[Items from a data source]
"""

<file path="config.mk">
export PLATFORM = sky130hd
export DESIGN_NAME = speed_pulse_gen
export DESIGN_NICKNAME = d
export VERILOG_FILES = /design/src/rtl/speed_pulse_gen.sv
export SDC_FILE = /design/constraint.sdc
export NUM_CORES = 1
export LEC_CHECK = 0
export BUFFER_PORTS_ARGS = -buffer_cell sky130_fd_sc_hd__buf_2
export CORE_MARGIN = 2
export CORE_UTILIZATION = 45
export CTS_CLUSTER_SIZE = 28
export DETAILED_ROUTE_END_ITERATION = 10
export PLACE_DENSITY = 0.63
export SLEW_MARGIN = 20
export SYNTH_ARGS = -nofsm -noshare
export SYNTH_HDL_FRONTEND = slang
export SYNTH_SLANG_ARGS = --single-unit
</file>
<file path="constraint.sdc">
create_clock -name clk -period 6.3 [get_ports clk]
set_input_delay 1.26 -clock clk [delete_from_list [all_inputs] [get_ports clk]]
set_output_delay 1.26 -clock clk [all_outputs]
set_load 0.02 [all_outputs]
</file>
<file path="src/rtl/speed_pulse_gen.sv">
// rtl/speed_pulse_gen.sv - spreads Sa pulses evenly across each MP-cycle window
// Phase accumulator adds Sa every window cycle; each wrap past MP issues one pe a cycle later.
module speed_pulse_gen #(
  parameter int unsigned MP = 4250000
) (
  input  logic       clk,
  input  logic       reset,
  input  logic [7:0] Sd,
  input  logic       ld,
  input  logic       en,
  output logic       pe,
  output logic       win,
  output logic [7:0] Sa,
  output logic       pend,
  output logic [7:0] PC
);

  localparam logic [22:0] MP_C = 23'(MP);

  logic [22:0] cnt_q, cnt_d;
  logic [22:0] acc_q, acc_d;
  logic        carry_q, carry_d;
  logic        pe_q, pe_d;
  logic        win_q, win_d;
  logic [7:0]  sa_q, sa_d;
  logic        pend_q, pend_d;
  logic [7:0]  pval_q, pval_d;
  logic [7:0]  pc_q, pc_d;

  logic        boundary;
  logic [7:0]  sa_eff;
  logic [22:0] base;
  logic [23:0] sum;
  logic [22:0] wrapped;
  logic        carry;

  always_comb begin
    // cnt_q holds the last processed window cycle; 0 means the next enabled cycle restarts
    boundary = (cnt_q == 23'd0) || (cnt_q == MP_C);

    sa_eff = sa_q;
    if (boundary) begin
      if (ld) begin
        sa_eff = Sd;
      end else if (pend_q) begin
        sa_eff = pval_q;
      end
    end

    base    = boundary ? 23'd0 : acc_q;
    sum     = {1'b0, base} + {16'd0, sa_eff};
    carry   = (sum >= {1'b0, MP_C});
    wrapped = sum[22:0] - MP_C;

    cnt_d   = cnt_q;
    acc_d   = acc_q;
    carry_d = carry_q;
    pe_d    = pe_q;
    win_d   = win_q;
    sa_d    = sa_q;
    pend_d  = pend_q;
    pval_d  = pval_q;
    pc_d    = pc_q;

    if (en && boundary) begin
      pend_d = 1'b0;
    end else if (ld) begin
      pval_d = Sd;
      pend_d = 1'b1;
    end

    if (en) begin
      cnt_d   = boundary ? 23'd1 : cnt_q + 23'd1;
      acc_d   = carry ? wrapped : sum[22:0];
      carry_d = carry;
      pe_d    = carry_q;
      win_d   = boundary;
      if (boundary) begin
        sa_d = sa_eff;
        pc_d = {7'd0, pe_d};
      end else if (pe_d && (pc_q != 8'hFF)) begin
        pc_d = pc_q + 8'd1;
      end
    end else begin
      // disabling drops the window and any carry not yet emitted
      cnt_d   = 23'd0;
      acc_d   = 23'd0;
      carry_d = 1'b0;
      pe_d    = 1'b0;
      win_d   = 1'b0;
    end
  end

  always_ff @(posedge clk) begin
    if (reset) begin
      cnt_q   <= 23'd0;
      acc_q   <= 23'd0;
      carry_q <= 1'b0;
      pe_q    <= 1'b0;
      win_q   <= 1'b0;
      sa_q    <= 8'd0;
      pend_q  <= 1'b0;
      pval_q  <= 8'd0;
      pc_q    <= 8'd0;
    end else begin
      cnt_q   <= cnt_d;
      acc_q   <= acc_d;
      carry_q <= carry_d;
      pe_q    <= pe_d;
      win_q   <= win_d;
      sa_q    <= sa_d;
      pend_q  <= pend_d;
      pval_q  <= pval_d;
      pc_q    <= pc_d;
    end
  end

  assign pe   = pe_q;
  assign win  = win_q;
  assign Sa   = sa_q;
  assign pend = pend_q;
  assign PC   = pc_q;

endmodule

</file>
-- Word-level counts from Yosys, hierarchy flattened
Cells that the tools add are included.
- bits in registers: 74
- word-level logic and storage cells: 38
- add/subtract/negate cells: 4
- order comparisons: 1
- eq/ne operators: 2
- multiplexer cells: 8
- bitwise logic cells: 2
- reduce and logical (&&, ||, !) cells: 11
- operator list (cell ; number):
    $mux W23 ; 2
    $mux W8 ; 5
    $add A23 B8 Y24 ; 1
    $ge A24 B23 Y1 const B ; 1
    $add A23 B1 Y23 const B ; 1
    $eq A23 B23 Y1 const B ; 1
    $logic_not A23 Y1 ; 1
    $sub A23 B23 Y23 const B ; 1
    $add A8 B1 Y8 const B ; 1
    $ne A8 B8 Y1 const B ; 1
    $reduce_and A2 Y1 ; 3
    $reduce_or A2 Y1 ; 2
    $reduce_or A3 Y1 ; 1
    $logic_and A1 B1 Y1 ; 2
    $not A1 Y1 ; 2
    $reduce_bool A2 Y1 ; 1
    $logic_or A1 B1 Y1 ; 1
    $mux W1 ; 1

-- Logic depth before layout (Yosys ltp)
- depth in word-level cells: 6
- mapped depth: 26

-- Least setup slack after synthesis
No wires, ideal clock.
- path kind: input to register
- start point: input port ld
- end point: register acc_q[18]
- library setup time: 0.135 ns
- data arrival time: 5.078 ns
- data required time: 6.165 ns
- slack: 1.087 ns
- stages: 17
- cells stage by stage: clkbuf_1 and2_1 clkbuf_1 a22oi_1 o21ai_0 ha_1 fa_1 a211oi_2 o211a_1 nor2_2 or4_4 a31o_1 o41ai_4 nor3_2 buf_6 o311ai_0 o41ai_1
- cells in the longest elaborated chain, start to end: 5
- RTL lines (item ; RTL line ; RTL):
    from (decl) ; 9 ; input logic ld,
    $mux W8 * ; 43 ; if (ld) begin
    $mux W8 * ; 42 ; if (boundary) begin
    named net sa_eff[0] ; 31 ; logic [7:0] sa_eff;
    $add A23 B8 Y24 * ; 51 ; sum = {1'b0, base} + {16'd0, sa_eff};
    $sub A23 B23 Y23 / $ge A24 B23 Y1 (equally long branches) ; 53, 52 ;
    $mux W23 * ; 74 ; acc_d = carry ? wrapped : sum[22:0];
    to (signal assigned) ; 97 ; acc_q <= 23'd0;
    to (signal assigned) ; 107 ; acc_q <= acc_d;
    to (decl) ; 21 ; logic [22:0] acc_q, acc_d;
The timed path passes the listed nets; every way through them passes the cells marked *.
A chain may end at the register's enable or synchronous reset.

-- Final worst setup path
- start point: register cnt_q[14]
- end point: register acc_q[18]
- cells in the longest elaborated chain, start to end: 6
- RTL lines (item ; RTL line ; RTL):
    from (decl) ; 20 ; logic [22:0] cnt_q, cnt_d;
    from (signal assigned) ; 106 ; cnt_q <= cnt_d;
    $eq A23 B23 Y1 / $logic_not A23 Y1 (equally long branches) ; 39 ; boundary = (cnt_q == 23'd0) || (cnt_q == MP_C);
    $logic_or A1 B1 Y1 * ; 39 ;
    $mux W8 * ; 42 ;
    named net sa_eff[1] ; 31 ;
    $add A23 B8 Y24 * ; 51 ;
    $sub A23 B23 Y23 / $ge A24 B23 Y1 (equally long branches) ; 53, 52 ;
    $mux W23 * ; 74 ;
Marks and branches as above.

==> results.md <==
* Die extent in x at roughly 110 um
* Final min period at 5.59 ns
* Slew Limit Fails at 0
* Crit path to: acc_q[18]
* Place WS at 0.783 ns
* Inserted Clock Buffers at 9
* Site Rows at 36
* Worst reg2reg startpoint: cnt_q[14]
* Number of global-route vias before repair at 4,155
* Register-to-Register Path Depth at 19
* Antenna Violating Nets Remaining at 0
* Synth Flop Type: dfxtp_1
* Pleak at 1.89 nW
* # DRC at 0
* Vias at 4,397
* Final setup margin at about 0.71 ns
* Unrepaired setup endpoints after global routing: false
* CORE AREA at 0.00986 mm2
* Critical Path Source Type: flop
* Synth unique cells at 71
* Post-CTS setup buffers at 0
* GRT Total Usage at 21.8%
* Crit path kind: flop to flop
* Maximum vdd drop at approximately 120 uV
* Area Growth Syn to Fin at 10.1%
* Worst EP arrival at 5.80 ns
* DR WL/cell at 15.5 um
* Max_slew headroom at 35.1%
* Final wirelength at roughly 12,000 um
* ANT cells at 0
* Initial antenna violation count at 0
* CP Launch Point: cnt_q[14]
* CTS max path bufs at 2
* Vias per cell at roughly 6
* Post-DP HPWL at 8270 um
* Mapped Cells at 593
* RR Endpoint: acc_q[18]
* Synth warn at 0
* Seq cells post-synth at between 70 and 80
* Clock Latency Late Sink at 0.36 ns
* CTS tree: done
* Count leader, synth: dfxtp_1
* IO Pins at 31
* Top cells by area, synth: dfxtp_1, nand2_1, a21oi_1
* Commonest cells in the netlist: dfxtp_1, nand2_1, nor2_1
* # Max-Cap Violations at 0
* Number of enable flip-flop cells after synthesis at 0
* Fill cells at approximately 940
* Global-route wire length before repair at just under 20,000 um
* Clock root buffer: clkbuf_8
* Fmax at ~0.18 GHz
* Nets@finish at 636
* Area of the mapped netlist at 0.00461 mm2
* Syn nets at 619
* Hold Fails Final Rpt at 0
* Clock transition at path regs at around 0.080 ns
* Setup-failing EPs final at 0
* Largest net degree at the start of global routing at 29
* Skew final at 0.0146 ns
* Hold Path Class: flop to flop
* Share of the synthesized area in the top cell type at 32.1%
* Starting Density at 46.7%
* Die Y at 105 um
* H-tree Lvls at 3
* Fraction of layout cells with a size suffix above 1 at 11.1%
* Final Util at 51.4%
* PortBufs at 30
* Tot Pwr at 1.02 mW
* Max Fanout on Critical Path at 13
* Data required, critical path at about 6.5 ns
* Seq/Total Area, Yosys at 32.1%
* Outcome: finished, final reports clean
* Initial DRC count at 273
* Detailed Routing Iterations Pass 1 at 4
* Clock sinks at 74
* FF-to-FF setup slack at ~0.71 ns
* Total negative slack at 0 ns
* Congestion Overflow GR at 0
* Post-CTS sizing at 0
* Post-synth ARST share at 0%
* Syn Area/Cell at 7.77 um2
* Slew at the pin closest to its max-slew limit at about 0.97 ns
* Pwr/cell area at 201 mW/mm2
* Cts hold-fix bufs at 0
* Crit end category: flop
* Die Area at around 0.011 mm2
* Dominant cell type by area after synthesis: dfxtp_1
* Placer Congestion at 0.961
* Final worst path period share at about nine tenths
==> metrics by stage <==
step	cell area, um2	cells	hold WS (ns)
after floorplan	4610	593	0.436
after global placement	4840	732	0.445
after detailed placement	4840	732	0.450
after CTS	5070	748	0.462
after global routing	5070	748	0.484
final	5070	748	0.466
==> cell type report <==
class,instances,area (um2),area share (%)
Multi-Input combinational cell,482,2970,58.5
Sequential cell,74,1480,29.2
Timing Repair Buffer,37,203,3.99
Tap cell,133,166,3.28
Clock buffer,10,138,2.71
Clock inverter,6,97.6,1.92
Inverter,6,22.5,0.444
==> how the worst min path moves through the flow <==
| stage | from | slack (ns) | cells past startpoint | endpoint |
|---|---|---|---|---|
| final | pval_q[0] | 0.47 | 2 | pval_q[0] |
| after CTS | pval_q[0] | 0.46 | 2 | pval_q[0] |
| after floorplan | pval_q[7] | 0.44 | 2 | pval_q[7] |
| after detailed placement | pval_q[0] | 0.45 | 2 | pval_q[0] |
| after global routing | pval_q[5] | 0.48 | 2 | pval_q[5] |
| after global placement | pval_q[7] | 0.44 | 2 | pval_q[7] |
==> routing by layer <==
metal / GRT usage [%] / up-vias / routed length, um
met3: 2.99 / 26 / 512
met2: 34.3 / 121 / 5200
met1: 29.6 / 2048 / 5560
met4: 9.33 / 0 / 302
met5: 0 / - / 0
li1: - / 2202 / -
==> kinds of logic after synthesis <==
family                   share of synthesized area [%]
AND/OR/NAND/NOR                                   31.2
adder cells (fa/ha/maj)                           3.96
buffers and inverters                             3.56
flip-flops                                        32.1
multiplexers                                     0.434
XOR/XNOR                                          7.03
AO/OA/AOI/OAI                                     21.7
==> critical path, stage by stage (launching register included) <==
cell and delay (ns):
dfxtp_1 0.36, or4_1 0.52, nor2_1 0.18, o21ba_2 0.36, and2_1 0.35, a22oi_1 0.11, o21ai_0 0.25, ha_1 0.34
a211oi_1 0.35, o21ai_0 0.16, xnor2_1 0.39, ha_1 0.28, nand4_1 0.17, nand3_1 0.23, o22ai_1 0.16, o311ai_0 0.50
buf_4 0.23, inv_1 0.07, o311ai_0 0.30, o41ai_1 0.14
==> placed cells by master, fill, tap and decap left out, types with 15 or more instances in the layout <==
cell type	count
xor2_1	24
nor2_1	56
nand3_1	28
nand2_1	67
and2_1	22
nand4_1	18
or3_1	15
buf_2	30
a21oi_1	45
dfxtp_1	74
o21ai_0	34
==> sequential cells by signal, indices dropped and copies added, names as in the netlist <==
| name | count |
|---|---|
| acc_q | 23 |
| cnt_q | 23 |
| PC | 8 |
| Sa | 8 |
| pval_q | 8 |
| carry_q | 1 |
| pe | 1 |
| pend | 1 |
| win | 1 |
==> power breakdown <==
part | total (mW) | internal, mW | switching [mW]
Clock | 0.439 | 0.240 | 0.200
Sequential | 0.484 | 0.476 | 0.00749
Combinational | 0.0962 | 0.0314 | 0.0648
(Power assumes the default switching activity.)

"""

Write out exactly the lines above from the line with "export SYNTH_HDL_FRONTEND = slang" through the line with "pval_d = Sd;", both of them included, and leave out all other lines.

Solved problem
export SYNTH_HDL_FRONTEND = slang
export SYNTH_SLANG_ARGS = --single-unit
</file>
<file path="constraint.sdc">
create_clock -name clk -period 6.3 [get_ports clk]
set_input_delay 1.26 -clock clk [delete_from_list [all_inputs] [get_ports clk]]
set_output_delay 1.26 -clock clk [all_outputs]
set_load 0.02 [all_outputs]
</file>
<file path="src/rtl/speed_pulse_gen.sv">
// rtl/speed_pulse_gen.sv - spreads Sa pulses evenly across each MP-cycle window
// Phase accumulator adds Sa every window cycle; each wrap past MP issues one pe a cycle later.
module speed_pulse_gen #(
  parameter int unsigned MP = 4250000
) (
  input  logic       clk,
  input  logic       reset,
  input  logic [7:0] Sd,
  input  logic       ld,
  input  logic       en,
  output logic       pe,
  output logic       win,
  output logic [7:0] Sa,
  output logic       pend,
  output logic [7:0] PC
);

  localparam logic [22:0] MP_C = 23'(MP);

  logic [22:0] cnt_q, cnt_d;
  logic [22:0] acc_q, acc_d;
  logic        carry_q, carry_d;
  logic        pe_q, pe_d;
  logic        win_q, win_d;
  logic [7:0]  sa_q, sa_d;
  logic        pend_q, pend_d;
  logic [7:0]  pval_q, pval_d;
  logic [7:0]  pc_q, pc_d;

  logic        boundary;
  logic [7:0]  sa_eff;
  logic [22:0] base;
  logic [23:0] sum;
  logic [22:0] wrapped;
  logic        carry;

  always_comb begin
    // cnt_q holds the last processed window cycle; 0 means the next enabled cycle restarts
    boundary = (cnt_q == 23'd0) || (cnt_q == MP_C);

    sa_eff = sa_q;
    if (boundary) begin
      if (ld) begin
        sa_eff = Sd;
      end else if (pend_q) begin
        sa_eff = pval_q;
      end
    end

    base    = boundary ? 23'd0 : acc_q;
    sum     = {1'b0, base} + {16'd0, sa_eff};
    carry   = (sum >= {1'b0, MP_C});
    wrapped = sum[22:0] - MP_C;

    cnt_d   = cnt_q;
    acc_d   = acc_q;
    carry_d = carry_q;
    pe_d    = pe_q;
    win_d   = win_q;
    sa_d    = sa_q;
    pend_d  = pend_q;
    pval_d  = pval_q;
    pc_d    = pc_q;

    if (en && boundary) begin
      pend_d = 1'b0;
    end else if (ld) begin
      pval_d = Sd;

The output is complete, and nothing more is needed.